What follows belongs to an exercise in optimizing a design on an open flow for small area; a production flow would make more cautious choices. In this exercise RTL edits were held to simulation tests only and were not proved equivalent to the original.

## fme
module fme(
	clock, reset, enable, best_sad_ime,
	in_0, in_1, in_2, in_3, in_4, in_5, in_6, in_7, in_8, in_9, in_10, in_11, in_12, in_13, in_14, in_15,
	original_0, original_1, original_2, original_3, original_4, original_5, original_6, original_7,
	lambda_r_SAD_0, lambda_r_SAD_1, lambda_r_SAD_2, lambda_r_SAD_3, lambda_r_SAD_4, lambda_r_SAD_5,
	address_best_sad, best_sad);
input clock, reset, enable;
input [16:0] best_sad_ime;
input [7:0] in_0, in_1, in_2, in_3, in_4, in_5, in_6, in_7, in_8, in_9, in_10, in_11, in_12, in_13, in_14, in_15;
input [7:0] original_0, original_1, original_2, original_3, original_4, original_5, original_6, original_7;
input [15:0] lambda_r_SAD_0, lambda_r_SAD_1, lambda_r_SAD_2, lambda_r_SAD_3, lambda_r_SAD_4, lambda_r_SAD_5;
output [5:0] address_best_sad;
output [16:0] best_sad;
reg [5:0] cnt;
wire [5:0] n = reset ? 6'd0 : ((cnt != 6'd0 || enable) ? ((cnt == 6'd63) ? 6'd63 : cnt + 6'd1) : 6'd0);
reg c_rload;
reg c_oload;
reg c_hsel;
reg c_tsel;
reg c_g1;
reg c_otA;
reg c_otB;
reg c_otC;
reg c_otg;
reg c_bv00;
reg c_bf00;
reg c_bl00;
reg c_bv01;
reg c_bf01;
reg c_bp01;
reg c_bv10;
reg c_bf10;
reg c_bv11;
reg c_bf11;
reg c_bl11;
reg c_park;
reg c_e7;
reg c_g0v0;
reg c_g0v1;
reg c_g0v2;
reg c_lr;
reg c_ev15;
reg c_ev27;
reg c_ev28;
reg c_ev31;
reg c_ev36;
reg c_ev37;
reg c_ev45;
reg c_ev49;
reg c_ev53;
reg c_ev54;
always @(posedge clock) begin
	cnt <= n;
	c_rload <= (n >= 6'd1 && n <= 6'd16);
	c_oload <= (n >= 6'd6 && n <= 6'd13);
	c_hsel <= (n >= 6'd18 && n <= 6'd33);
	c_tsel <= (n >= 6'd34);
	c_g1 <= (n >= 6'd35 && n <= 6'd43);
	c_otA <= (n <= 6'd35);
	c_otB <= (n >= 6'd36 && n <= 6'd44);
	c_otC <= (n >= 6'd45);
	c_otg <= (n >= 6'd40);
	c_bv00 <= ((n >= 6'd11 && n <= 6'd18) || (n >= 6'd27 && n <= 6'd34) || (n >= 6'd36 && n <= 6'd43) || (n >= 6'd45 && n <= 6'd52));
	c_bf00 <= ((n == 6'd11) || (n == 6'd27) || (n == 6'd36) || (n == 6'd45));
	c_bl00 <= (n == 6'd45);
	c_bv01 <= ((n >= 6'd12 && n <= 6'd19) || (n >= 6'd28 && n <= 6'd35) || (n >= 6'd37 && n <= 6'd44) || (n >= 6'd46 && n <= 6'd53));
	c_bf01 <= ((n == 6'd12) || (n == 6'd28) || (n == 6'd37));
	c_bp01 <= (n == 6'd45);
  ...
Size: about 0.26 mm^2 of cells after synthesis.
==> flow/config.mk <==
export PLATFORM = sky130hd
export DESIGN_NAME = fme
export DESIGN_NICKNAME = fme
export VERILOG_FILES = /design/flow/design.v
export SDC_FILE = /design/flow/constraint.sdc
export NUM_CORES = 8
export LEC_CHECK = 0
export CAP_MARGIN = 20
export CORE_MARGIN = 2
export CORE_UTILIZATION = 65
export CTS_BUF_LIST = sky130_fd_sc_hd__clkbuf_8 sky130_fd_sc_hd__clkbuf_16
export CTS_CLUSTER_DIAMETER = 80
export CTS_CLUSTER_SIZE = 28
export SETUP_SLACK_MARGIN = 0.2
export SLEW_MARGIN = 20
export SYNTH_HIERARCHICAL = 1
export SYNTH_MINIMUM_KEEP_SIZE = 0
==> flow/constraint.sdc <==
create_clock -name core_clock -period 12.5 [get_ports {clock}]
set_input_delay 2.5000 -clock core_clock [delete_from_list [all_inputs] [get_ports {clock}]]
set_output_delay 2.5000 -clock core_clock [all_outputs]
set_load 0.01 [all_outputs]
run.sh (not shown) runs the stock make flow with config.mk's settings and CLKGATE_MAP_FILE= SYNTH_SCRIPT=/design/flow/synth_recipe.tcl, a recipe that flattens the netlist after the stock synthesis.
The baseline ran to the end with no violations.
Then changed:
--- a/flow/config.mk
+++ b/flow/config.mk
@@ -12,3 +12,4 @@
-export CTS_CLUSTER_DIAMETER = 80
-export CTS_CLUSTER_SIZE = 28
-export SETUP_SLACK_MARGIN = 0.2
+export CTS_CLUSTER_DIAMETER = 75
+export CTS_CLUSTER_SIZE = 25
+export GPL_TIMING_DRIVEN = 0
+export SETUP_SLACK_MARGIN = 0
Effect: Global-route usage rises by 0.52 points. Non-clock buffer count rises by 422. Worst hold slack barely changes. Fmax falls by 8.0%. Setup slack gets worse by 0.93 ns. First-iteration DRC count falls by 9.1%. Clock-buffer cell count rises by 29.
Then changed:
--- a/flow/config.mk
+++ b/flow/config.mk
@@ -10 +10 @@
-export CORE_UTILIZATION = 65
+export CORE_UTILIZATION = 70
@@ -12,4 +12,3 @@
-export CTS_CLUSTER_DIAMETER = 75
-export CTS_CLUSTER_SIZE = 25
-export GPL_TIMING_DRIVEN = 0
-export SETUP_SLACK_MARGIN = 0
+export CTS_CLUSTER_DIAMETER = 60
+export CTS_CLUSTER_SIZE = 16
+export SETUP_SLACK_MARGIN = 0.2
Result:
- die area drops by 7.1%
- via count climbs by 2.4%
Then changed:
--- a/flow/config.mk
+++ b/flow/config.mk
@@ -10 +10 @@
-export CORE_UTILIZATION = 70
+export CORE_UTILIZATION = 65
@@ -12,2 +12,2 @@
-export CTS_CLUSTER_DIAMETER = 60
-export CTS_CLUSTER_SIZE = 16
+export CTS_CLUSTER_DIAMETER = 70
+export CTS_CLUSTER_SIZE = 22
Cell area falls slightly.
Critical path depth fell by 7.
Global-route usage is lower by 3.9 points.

▸ **Exercise brief**
Each line from the one holding "CTS_CLUSTER_DIAMETER = 70" through the last line of the data is to be transcribed exactly, with nothing else added.

▸ **Output of the exercise**
+export CTS_CLUSTER_DIAMETER = 70
+export CTS_CLUSTER_SIZE = 22
Cell area falls slightly.
Critical path depth fell by 7.
Global-route usage is lower by 3.9 points.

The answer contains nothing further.